La calle está mal hecha, ya que la corriente del agua se va hacia las orillas afectando a las casas que se encuentran a uno de los costados, ya que las casas que se ubican en ese costado quedaron por debajo del nivel de la calle, por lo que dejaron las entradas de las cocheras como guía de la corriente del agua hacia las casas, por ello algunos de los habitantes solicitaron el arreglo de las banquetas, sin embargo la constructora dijo que no podían arreglaras puesto que no tenían material, y pidieron a los habitantes bolsas de cemento para arreglar lo que ellos hicieron mal.

Por el otro costado, al ampliar la calle, las entradas a las cocheras quedaron muy inclinadas de tal forma que los carros se golpeaban, por lo que tuvieron que ampliar las rampas hasta la calle.

Cuando se le solicitó el apoyo a la constructora para buscarle solución al problema de dejar las cocheras habilitadas y a su vez evitar que el agua entre a las casas la respuesta fue que cada dueño de las casas debería decir cómo quiere su banqueta, porque ellos serían los afectados y no la constructora.
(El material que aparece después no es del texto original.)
==> src/rtl/oled_cmd_arbiter_if.sv <==
// oled_cmd_arbiter_if: requester/controller bundle (req, op, arg, ready in; ack, done, err, busy, grant_id, showchar, showbmp, clear, sw out)
interface oled_cmd_arbiter_if #(
  parameter int N_REQ = 4
);
  logic [N_REQ-1:0] req;
  logic [2*N_REQ-1:0] op;
  logic [16*N_REQ-1:0] arg;
  logic [N_REQ-1:0] ack;
  logic [N_REQ-1:0] done;
  logic err;
  logic busy;
  logic [2:0] grant_id;
  logic showchar;
  logic showbmp;
  logic clear;
  logic [15:0] sw;
  logic ready;
  modport master (
    output req, op, arg, ready,
    input ack, done, err, busy, grant_id, showchar, showbmp, clear, sw
  );
  modport slave (
    input req, op, arg, ready,
    output ack, done, err, busy, grant_id, showchar, showbmp, clear, sw
  );
endinterface

==> src/rtl/oled_cmd_arbiter.sv <==
// oled_cmd_arbiter: round-robin share of the OLED command port; ports clk, rst, bus (oled_cmd_arbiter_if.slave); macro OLED_ARB_PRIO_CLEAR_EN lets clear requests win
module oled_cmd_arbiter #(
  parameter int N_REQ = 4,
  parameter int BUSY_TIMEOUT = 1023
) (
  input logic clk,
  input logic rst,
  oled_cmd_arbiter_if.slave bus
);
  localparam int CW = $clog2(BUSY_TIMEOUT + 1);
  typedef enum logic [1:0] {IDLE, WAIT_BUSY, WAIT_READY, DONE} state_t;
  state_t state, state_nx;
  logic [2:0] rr, g, win;
  logic [N_REQ-1:0] cand;
  logic [1:0] wop;
  logic [CW-1:0] cnt;
  logic eflag, launch;
`ifdef OLED_ARB_PRIO_CLEAR_EN
  logic [N_REQ-1:0] clr;
`endif
  assign launch = |bus.ack;
  assign wop = bus.op[{win, 1'b0} +: 2];
  always_comb begin
    cand = bus.req;
`ifdef OLED_ARB_PRIO_CLEAR_EN
    for (int i = 0; i < N_REQ; i++) clr[i] = bus.op[2*i +: 2] == 2'b10;
    if (|(bus.req & clr)) cand = bus.req & clr;
`endif
    win = '0;
    for (int k = N_REQ - 1; k >= 0; k--)
      if (cand[(int'(rr) + k) % N_REQ]) win = 3'((int'(rr) + k) % N_REQ);
  end
  always_comb begin
    state_nx = state;
    case (state)
      IDLE:       state_nx = bus.ready && |bus.req ? WAIT_BUSY : IDLE;
      WAIT_BUSY:  state_nx = launch ? (eflag ? DONE : WAIT_BUSY) :
                             !bus.ready ? WAIT_READY :
                             cnt == CW'(BUSY_TIMEOUT) ? DONE : WAIT_BUSY;
      WAIT_READY: state_nx = bus.ready ? DONE : WAIT_READY;
      default:    state_nx = IDLE;
    endcase
  end
  always_ff @(posedge clk) begin
    if (rst) begin
      state <= IDLE;
      rr <= '0;
      g <= '0;
      cnt <= '0;
      eflag <= 1'b0;
      bus.ack <= '0;
      bus.showchar <= 1'b0;
      bus.showbmp <= 1'b0;
      bus.clear <= 1'b0;
      bus.sw <= '0;
    end else begin
      state <= state_nx;
      bus.ack <= '0;
      bus.showchar <= 1'b0;
      bus.showbmp <= 1'b0;
      bus.clear <= 1'b0;
      cnt <= state == DONE ? '0 : state == WAIT_BUSY && !launch && bus.ready ? cnt + 1'b1 : cnt;
      if (state == IDLE && state_nx == WAIT_BUSY) begin
        g <= win;
        bus.ack <= N_REQ'(1) << win;
        bus.sw <= bus.arg[{win, 4'b0} +: 16];
        eflag <= wop == 2'b11;
        bus.showchar <= wop == 2'b00;
        bus.showbmp <= wop == 2'b01;
        bus.clear <= wop == 2'b10;
      end else if (state == WAIT_BUSY && !launch && state_nx == DONE) begin
        eflag <= 1'b1;
      end
      if (state == DONE) rr <= g == 3'(N_REQ - 1) ? 3'd0 : g + 3'd1;
    end
  end
  assign bus.busy = state != IDLE;
  assign bus.done = state == DONE ? N_REQ'(1) << g : '0;
  assign bus.err = state == DONE && eflag;
  assign bus.grant_id = g;
endmodule
==> src/flat_wrapper.sv <==
// flat-port wrapper written by rule: the top's interface ports become plain ports
module oled_cmd_arbiter_flat 
#(
  parameter int N_REQ = 4,
  parameter int BUSY_TIMEOUT = 1023
)
  (clk, rst, bus_req, bus_op, bus_arg, bus_ready, bus_ack, bus_done, bus_err, bus_busy, bus_grant_id, bus_showchar, bus_showbmp, bus_clear, bus_sw);
  oled_cmd_arbiter_if #(.N_REQ(N_REQ)) bus_i ();
  input logic clk;
  input logic rst;
  input wire logic [$bits(bus_i.req)-1:0] bus_req;
  input wire logic [$bits(bus_i.op)-1:0] bus_op;
  input wire logic [$bits(bus_i.arg)-1:0] bus_arg;
  input wire logic [$bits(bus_i.ready)-1:0] bus_ready;
  output wire logic [$bits(bus_i.ack)-1:0] bus_ack;
  output wire logic [$bits(bus_i.done)-1:0] bus_done;
  output wire logic [$bits(bus_i.err)-1:0] bus_err;
  output wire logic [$bits(bus_i.busy)-1:0] bus_busy;
  output wire logic [$bits(bus_i.grant_id)-1:0] bus_grant_id;
  output wire logic [$bits(bus_i.showchar)-1:0] bus_showchar;
  output wire logic [$bits(bus_i.showbmp)-1:0] bus_showbmp;
  output wire logic [$bits(bus_i.clear)-1:0] bus_clear;
  output wire logic [$bits(bus_i.sw)-1:0] bus_sw;
  assign bus_i.req = bus_req;
  assign bus_i.op = bus_op;
  assign bus_i.arg = bus_arg;
  assign bus_i.ready = bus_ready;
  assign bus_ack = bus_i.ack;
  assign bus_done = bus_i.done;
  assign bus_err = bus_i.err;
  assign bus_busy = bus_i.busy;
  assign bus_grant_id = bus_i.grant_id;
  assign bus_showchar = bus_i.showchar;
  assign bus_showbmp = bus_i.showbmp;
  assign bus_clear = bus_i.clear;
  assign bus_sw = bus_i.sw;
  oled_cmd_arbiter #(.N_REQ(N_REQ), .BUSY_TIMEOUT(BUSY_TIMEOUT)) u_core (.clk(clk), .rst(rst), .bus(bus_i));
endmodule
==> config.mk <==
export PLATFORM = sky130hd
export DESIGN_NAME = oled_cmd_arbiter_flat
export DESIGN_NICKNAME = d
export VERILOG_FILES = /design/src/rtl/oled_cmd_arbiter_if.sv /design/src/rtl/oled_cmd_arbiter.sv /design/src/flat_wrapper.sv
export SDC_FILE = /design/constraint.sdc
export NUM_CORES = 1
export LEC_CHECK = 0
export ABC_AREA = 0
export BUFFER_PORTS_ARGS = -buffer_cell sky130_fd_sc_hd__buf_2
export CAP_MARGIN = 15
export CORE_MARGIN = 4
export CORE_UTILIZATION = 41
export CTS_BUF_LIST = sky130_fd_sc_hd__clkbuf_8 sky130_fd_sc_hd__clkbuf_16
export DETAILED_ROUTE_END_ITERATION = 10
export PLACE_DENSITY = 0.76
export SLEW_MARGIN = 20
export SYNTH_ARGS = -nofsm -noshare
export SYNTH_HDL_FRONTEND = slang
export SYNTH_SLANG_ARGS = --single-unit
export TNS_END_PERCENT = 100
==> constraint.sdc <==
create_clock -name clk -period 1.7 [get_ports clk]
set_input_delay 0.34 -clock clk [delete_from_list [all_inputs] [get_ports clk]]
set_output_delay 0.34 -clock clk [all_outputs]
set_load 0.1 [all_outputs]
Word level (Yosys, flattened, before mapping). Cells that the tools add are included.

Register bits: 41. Latch bits: 0. Memory bits (writable): 0. ROM bits: 0. Input bits: 79. Output and inout bits: 32. Word-level logic and storage cells: 81. Memories: 0.

$add $sub $neg: 5. $mul: 0. Div/mod/pow operators: 0. Order comparisons: 4. Equal/unequal tests: 10. Shifts and indexed selects: 4. Mux-type cells: 26. Bitwise operators: 4. Reductions and logical operators: 18.

Operators with widths (number): indexed part select 64 x 8 -> 16 bit (1); < comparator 3 x 4 -> 1 bit, second input constant (3); 2-to-1 mux 3 bit (4); 2-to-1 mux 1 bit (11); adder 10 x 1 -> 10 bit, second input constant (1); equality test 10 bit, second input constant (1); equality test 2 bit, second input constant (5); 2-to-1 mux 2 bit (5); OR reduction 2 bit (5); binary-select mux 1 bit (select 2 bit) (4); OR reduction 4 bit (2); indexed part select 8 x 5 -> 2 bit (1); left shift 1 x 3 -> 4 bit, first input constant (2); equality test 2 x 1 -> 1 bit, second input constant (3); logical AND 1 bit (6); case mux 2 bit (3 select lines) (1); adder 2 x 1 -> 2 bit, second input constant (2); adder 2 bit, second input constant (2); logical NOT 2 bit (2); 2-to-1 mux 4 bit (1); nonzero test 2 bit (2); AND 1 bit, first input constant (3); equality test 3 x 2 -> 1 bit, second input constant (1); < comparator 2 x 3 -> 1 bit, second input constant (1); other kinds (2) (2).

Logic depth before layout (Yosys ltp). Gate-level depths: netlist of the first run.

Depth in word-level cells: 13. Gate-level depth with buffers: 9. Mapped depth without buffers: 6.

Worst setup path before layout of the first run. No wires, ideal clock.

Path type: reg-to-output. Start: register u_core.g[0] (netlist: u_core.bus.grant_id[0]). End: output port bus_done[3]. Arrival time: 2.089 ns. Data required time: 1.360 ns. Setup slack: -0.729 ns. Stages on the path, launching flop included: 3. Path buffers: 0. Path through: dfxtp_1 ha_1 and3_1.

Longest elaborated chain between the ends: 2.

Ends and longest elaborated chain: start: declaration (RTL line oled_cmd_arbiter.sv:13) `logic [2:0] rr, g, win;`; start signal: assignment (RTL line oled_cmd_arbiter.sv:64) `g <= win;`; left shift 1 x 3 -> 4 bit (RTL line oled_cmd_arbiter.sv:78) `assign bus.done = state == DONE ? N_REQ'(1) << g : '0;`; 2-to-1 mux 4 bit (RTL line oled_cmd_arbiter.sv:78); end: declaration (RTL line flat_wrapper.sv:16) `output wire logic [$bits(bus_i.done)-1:0] bus_done;`.

Every way passes these cells.

Final worst setup path of the first run.
Start: register u_core.rr[1]. End: register u_core.bus.showchar.

Longest elaborated chain between the ends: 10. Elaborated cells between the ends (all ways): 26. Those cells by class: add/sub: 3; shift: 1; mux: 15; bitwise: 3; reduce/logical: 4.

Ends and longest elaborated chain: start: declaration (RTL line oled_cmd_arbiter.sv:13); start signal: assignment (RTL line oled_cmd_arbiter.sv:74) `if (state == DONE) rr <= g == 3'(N_REQ - 1) ? 3'd0 : g + 3'd1;`; adder 2 bit (RTL line oled_cmd_arbiter.sv:31) `if (cand[(int'(rr) + k) % N_REQ]) win = 3'((int'(rr) + k) % N_REQ);`; binary-select mux 1 bit (select 2 bit) (RTL line oled_cmd_arbiter.sv:31); 2-to-1 mux 1 bit (implied by the code) (2 in a row) (RTL line oled_cmd_arbiter.sv:31); 2-to-1 mux 3 bit (3 in a row) (RTL line oled_cmd_arbiter.sv:31); 2-to-1 mux 3 bit * (RTL line oled_cmd_arbiter.sv:31); indexed part select 8 x 5 -> 2 bit * (RTL line oled_cmd_arbiter.sv:22) `assign wop = bus.op[{win, 1'b0} +: 2];`; logical NOT 2 bit * (RTL line oled_cmd_arbiter.sv:68) `bus.showchar <= wop == 2'b00;`; end signal: assignment (RTL line oled_cmd_arbiter.sv:52) `bus.showchar <= 1'b0;`; end signal: assignment (RTL line oled_cmd_arbiter.sv:59) `bus.showchar <= 1'b0;`; end signal: assignment (RTL line oled_cmd_arbiter.sv:68); end: declaration (RTL line oled_cmd_arbiter_if.sv:24) `output ack, done, err, busy, grant_id, showchar, showbmp, clear, sw`.

Every way passes the cells marked *; elsewhere a longest branch is shown, timed or not. The select of a mux whose other input is x is not followed. A chain may end at the register's enable or synchronous reset.

==> results.json, run 1 <==
{
  "maxClockFrequency_mhz": 539,
  "syn-mean-instance-area_um2": 7.71,
  "dp_hpwl_mm": 4.91,
  "drt_wl_total_mm": 6.29,
  "peakVddDrop_mv": 0.496,
  "critical_path.endpoint_type": "register",
  "synth_top_cells_by_area": "sky130_fd_sc_hd__dfxtp_1 (37%), sky130_fd_sc_hd__nand2_1 (13%), sky130_fd_sc_hd__a32o_1 (7.5%)",
  "maxCapViolCount": 0,
  "design.core.area_um2": 5070,
  "power_w": 0.00250,
  "largest_net_degree_at_the_start_of_global_routing": 36,
  "mapped_cells": 278,
  "antenna_found_initial": 0,
  "maximum_count_of_clock_buffers_along_a_single_path": 2,
  "cellLeakagePower_nw": 1.50,
  "avgRoutedWirePerCell_um": 13.5,
  "critPathMaxFanout": 5,
  "critPathSlowestCell": "sky130_fd_sc_hd__mux4_2",
  "synth_ff_type": "sky130_fd_sc_hd__dfxtp_1",
  "netlist.top_cell.by_area": "sky130_fd_sc_hd__dfxtp_1",
  "synth-compound-area-share_pct": 12.8,
  "synth_seq_area_share_pct": 37.4,
  "globalRouteMet1Util_pct": 22.7,
  "internal_power_w": 0.00154,
  "cp-start-kind": "register",
  "placement.setup.worst_slack_ns": -0.310,
  "postCtsHoldBufs": 0,
  "globalRoute.busiestLayer": "met2",
  "grt-ovfl-total": 0,
  "final-setup-viol-count": 20,
  "floorplan.initialDensity_pct": 42.2,
  "power_per_cell_area_nw_per_um2": 792,
  "placementRows": 26,
  "synth_fp_nets": 362,
  "clkSinkCount": 40,
  "switching_power_share_of_the_total_pct": 38.4,
  "fin_crit_ns": 1.86,
  "num_antenna_cells": 0,
  "cts_tree": "built",
  "synth_warnings": 0,
  "seqPwrFrac_pct": 40.9,
  "slew_violations": 0,
  "status": "finished, violations left",
  "yosysUniqueCellTypes": 34,
  "critPathKind": "reg2reg",
  "port-buffer-count": 109,
  "post-route-period-util_pct": 109,
  "post-route-drc-count": 0,
  "failed_checks": "setup timing",
  "drt_first_iter_violations": 120,
  "yosysTopAreaCellShare_pct": 37.4,
  "routabilityCongestion": 0.788,
  "cts.htree.levels": 2,
  "syn_to_final_growth_pct": 47.0,
  "power.switching_w": 0.000957,
  "synth-simple-area-share_pct": 35.6,
  "main_combinational_cell_family_by_area_after_synthesis": "simple AND/OR/NAND/NOR gates",
  "first_global_vias": 2294,
  "timing.clock.skew_ns": 0.00902,
  "floorplan.die.height_um": 80.3,
  "worst_case_setup_margin_in_the_final_layout_ns": -0.156,
  "cts_inserted_buffers": 5,
  "clock_transition_at_the_registers_of_the_reported_paths_ns": 0.08,
  "die_width_um": 80.3,
  "clock_insertion_delay_at_the_later_pin_of_the_skew_report_ns": 0.29,
  "grtUsageMet2_pct": 34.9,
  "synthTopCellsByCount": "sky130_fd_sc_hd__nand2_1 (74), sky130_fd_sc_hd__dfxtp_1 (40), sky130_fd_sc_hd__nand3_1 (22)",
  "synth-adder-area-share_pct": 2.92,
  "vias_cell": 5.05,
  "combinationalPowerShare_pct": 34.5,
  "drt_first_pass_iters": 4,
  "grt_use_met3_pct": 7.51,
  "ant_nets": 0,
  "ys_async_sr_fraction_pct": 0,
  "timing.critical_path.cells": "mux2i_1 > nor2_1 > or3_4 > mux4_2 > buf_6 > nor3_2",
  "syn-cell-area_um2": 2140,
  "number_of_inserted_filler_cells_in_the_final_layout": 460,
  "timing_hold_violations_final": 0,
  "boundaryPins": 111,
  "vias": 2359,
  "yosys.cell_count.top_type": "sky130_fd_sc_hd__nand2_1",
  "final_net_count": 480,
  "hold_class": "in2reg",
  "arrival_ns": 2.08,
  "power.share.clock_pct": 24.7,
  "groute.usage.overall_pct": 20.2,
  "layout-drive-gt1-share_pct": 40.6,
  "timing.critical_path.slowest_cell_delay_ns": 0.48,
  "rsz0062_at_grt": "yes",
  "parity_gate_share_of_the_synthesized_area_counting_xor_and_xnor_cells_pct": 2.86,
  "synthMuxAreaShare_pct": 3.04,
  "die-area_um2": 6450,
  "critPathRequiredTime_ns": 1.92,
  "synth-edff-count": 0,
  "cts.root.buffer_cell": "sky130_fd_sc_hd__clkbuf_8",
  "wire_length_of_the_first_global_routing_pass_mm": 10.2,
  "synth_seq_cells": 40
}
## what timing repair did
item | in CTS | in global routing
endpoints found under the setup margin | 20 | 28
hold endpoints to repair | 0 | 0
buffers inserted | 2 | 0
pin swaps | 0 | 1
gates resized for setup | 4 | 7
## worst paths after layout
kind | startpoint | to | slack [ns] | cells after the start
worst max-delay path | u_core.rr[1] | u_core.bus.showchar | -0.16 | 6
worst max register to register | u_core.rr[1] | u_core.bus.showchar | -0.16 | 6
worst min register to register | u_core.bus.sw[11] | u_core.bus.sw[11] | 0.47 | 1
worst min-delay path | rst | u_core.state[1] | 0.32 | 2
## worst max-delay path: cells and delay by family, from the launching register on
family	cells	cell delay (ns)
simple gates	3	0.61
flops	1	0.37
mux	2	0.66
buf+inv	1	0.14
## cell families after synthesis
kind of cell    count (synthesis)
xor+xnor                        7
buf+inv                        26
other cells                     1
simple gates                  159
fa+ha+maj                       5
mux                             4
flops                          40
compound gates                 36
## sequential cells by signal, summed over array words and instances, names as in the netlist, 2 cells and up
name                 count
u_core.bus.ack           4
u_core.bus.grant_id      2
u_core.bus.sw           16
u_core.cnt              10
u_core.rr                2
u_core.state             2
## stage by stage
stage / instances / TNS [ns] / instance area (µm²) / hold WS, ns / utilization (%)
6_report: 467 / -1.30 / 3150 / 0.319 / 62.1
2_1_floorplan: 278 / -1.18 / 2200 / 0.459 / -
5_1_grt: 467 / -2.81 / 3150 / 0.324 / 62.1
4_1_cts: 467 / -1.34 / 3130 / 0.318 / 61.7
3_3_place_gp: 457 / -5.24 / 3020 / 0.446 / 59.4
3_5_place_dp: 457 / -5.63 / 3020 / 0.454 / 59.4
## power by group through the flow
stage          Sequential, W  Combinational, W  Clock [W]
6_report             0.00102          0.000860   0.000616
2_1_floorplan        0.00135          0.000295          0
3_5_place_dp         0.00104          0.000844          0
3_3_place_gp         0.00104          0.000836          0
5_1_grt              0.00103          0.000916   0.000677
4_1_cts              0.00102          0.000859   0.000636
## per-layer routing
layer	routed length, µm	part of all wire, %
met1	2450	39
met2	3160	50
met3	612	9.7
met4	69	1.1
met5	0	0
## layout make-up
cell class	count	area, µm²	share of cell area [%]
multi-input combinational	212	1280	40.5
timing repair buffer	131	850	27.0
sequential	40	830	26.3
tap	70	87.6	2.78
clock buffer	5	68.8	2.18
inverter	6	22.5	0.715
clock inverter	3	16.3	0.516
## placed cells by master (no fill, tap or decap), drive strengths merged, types with 4 or more instances in the layout
cell type	netlist	final
a21oi	12	12
a32o	16	16
and3	9	9
buf	8	131
clkbuf	12	5
dfxtp	40	40
ha	5	5
inv	6	8
nand2	74	74
nand3	22	22
nand3b	16	16
nor2	17	17
nor2b	4	4
nor3	5	5
xor2	5	5
(Power assumes the default switching activity.)
==> run 2, diff against run 1 <==
--- a/config.mk
+++ b/config.mk
@@ -8,11 +8,11 @@
 export ABC_AREA = 0
 export BUFFER_PORTS_ARGS = -buffer_cell sky130_fd_sc_hd__buf_2
 export CAP_MARGIN = 15
-export CORE_MARGIN = 4
+export CORE_MARGIN = 2
 export CORE_UTILIZATION = 41
 export CTS_BUF_LIST = sky130_fd_sc_hd__clkbuf_8 sky130_fd_sc_hd__clkbuf_16
 export DETAILED_ROUTE_END_ITERATION = 10
-export PLACE_DENSITY = 0.76
+export PLACE_DENSITY = 0.85
 export SLEW_MARGIN = 20
 export SYNTH_ARGS = -nofsm -noshare
 export SYNTH_HDL_FRONTEND = slang
==> results.json, run 2 (same netlist as run 1, synthesis figures left out) <==
{
  "status": "finished, violations left",
  "failed_checks": "setup timing",
  "commonest_cells_after_routing_fill_and_taps_aside": "sky130_fd_sc_hd__buf_2 (103), sky130_fd_sc_hd__nand2_1 (74), sky130_fd_sc_hd__dfxtp_1 (33), sky130_fd_sc_hd__nand3_1 (22), sky130_fd_sc_hd__buf_4 (18)",
  "worst_case_setup_margin_in_the_final_layout_ns": -0.183,
  "critPathKind": "reg2reg",
  "clock_transition_at_the_registers_of_the_reported_paths_ns": 0.07,
  "final-setup-viol-count": 22,
  "layout-drive-gt1-share_pct": 40.2,
  "timing.clock.skew_ns": 0.00273,
  "cts.root.buffer_cell": "sky130_fd_sc_hd__clkbuf_8",
  "cts_tree": "built",
  "first_global_vias": 2416,
  "die-area_um2": 5820,
  "port-buffer-count": 109,
  "critPathRequiredTime_ns": 1.88,
  "grt_use_met3_pct": 7.70,
  "biggest_regs": "u_core.bus.sw x16, u_core.cnt x10, u_core.bus.ack x4",
  "ant_nets": 0,
  "maxCapViolCount": 0,
  "cp-start-kind": "register",
  "hold_class": "in2reg",
  "floorplan.initialDensity_pct": 42.2,
  "boundaryPins": 111,
  "postCtsHoldBufs": 0,
  "post-route-period-util_pct": 111,
  "timing.critical_path.slowest_cell_delay_ns": 0.49,
  "fin_crit_ns": 1.88,
  "top_register_by_number_of_flip_flops": "u_core.bus.sw",
  "floorplan.die.height_um": 76.3,
  "vias_cell": 5.06,
  "cellLeakagePower_nw": 1.51,
  "die_width_um": 76.3,
  "design.core.area_um2": 5070,
  "maxClockFrequency_mhz": 531,
  "syn_to_final_growth_pct": 47.6,
  "maximum_count_of_clock_buffers_along_a_single_path": 2,
  "critPathSlowestCell": "sky130_fd_sc_hd__mux4_2",
  "post-route-drc-count": 0,
  "drt_wl_total_mm": 5.83,
  "placementRows": 26,
  "hold_slack_ns": 0.315,
  "cts.htree.levels": 2,
  "slew_violations": 0,
  "critPathMaxFanout": 4,
  "globalRouteMet1Util_pct": 22.1,
  "drt_first_pass_iters": 4,
  "final_net_count": 481,
  "routabilityCongestion": 0.813,
  "largest_net_degree_at_the_start_of_global_routing": 36,
  "grt-ovfl-total": 0,
  "cts_inserted_buffers": 5,
  "drt_first_iter_violations": 117,
  "layout_commonest_cell": "sky130_fd_sc_hd__buf_2",
  "largest_register_ff_count": 16,
  "arrival_ns": 2.06,
  "vias": 2370,
  "clkSinkCount": 40,
  "wire_length_of_the_first_global_routing_pass_mm": 10.3,
  "critical_path.endpoint_type": "register",
  "antenna_found_initial": 0,
  "num_antenna_cells": 0,
  "timing.critical_path.cells": "mux2i_1 > nor2_1 > or3_4 > mux4_2 > a21oi_2 > a211oi_1",
  "avgRoutedWirePerCell_um": 12.5,
  "peakVddDrop_mv": 0.443,
  "clock_insertion_delay_at_the_later_pin_of_the_skew_report_ns": 0.29,
  "dp_hpwl_mm": 4.59,
  "power_w": 0.00263,
  "power_per_cell_area_nw_per_um2": 830,
  "rsz0062_at_grt": "yes",
  "globalRoute.busiestLayer": "met2",
  "grtUsageMet2_pct": 40.3,
  "timing_hold_violations_final": 0,
  "groute.usage.overall_pct": 21.6
}
## run 2: through the flow
stage	std cells	worst slack (ns)	setup TNS (ns)	util, %	cell area (µm²)
after floorplan	278	-0.131	-1.18	-	2200
after global placement	457	-0.249	-4.96	59.4	3020
after detailed placement	457	-0.313	-6.42	59.4	3020
after CTS	467	-0.195	-2.36	62.2	3160
after global routing	468	-0.237	-4.12	62.4	3160
final	468	-0.183	-2.25	62.4	3160
## run 2: final timing paths
kind / from / endpoint / slack [ns] / cells past startpoint
min reg2reg: u_core.bus.sw[0] / u_core.bus.sw[0] / 0.46 / 1
min: rst / u_core.rr[1] / 0.32 / 2
max: u_core.rr[1] / u_core.eflag / -0.18 / 6
max reg2reg: u_core.rr[1] / u_core.eflag / -0.18 / 6
## run 2: final cells by class
cell class,instances,area (µm²)
Tap cell,70,87.6
Timing Repair Buffer,132,853
Inverter,6,22.5
Clock buffer,5,68.8
Sequential cell,40,825
Fill cell,435,1910
Clock inverter,3,38.8
Multi-Input combinational cell,212,1270
## run 2: report_power, final
part           switching, W  total [W]  internal, W
clock              0.000321   0.000751     0.000429
sequential        0.0000339    0.00102     0.000983
combinational      0.000587   0.000858     0.000271
## run 2: timing repair
item                                    CTS  global route
gates resized for setup                   4             2
setup buffers                             2             1
endpoints found under the setup margin   24            28
pin swaps                                 1             0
El problema original lo tuvo la mala planeación de la obra, puesto que, aunque debieron saber que es una calle donde la corriente del agua es alta, sin embargo, los vecinos se lo dijeron desde el principio solicitando que buscaran cause al agua hacia en medio de la calle o un dren pluvial a modo de no afectar el patrimonio de las personas que ahí habitan.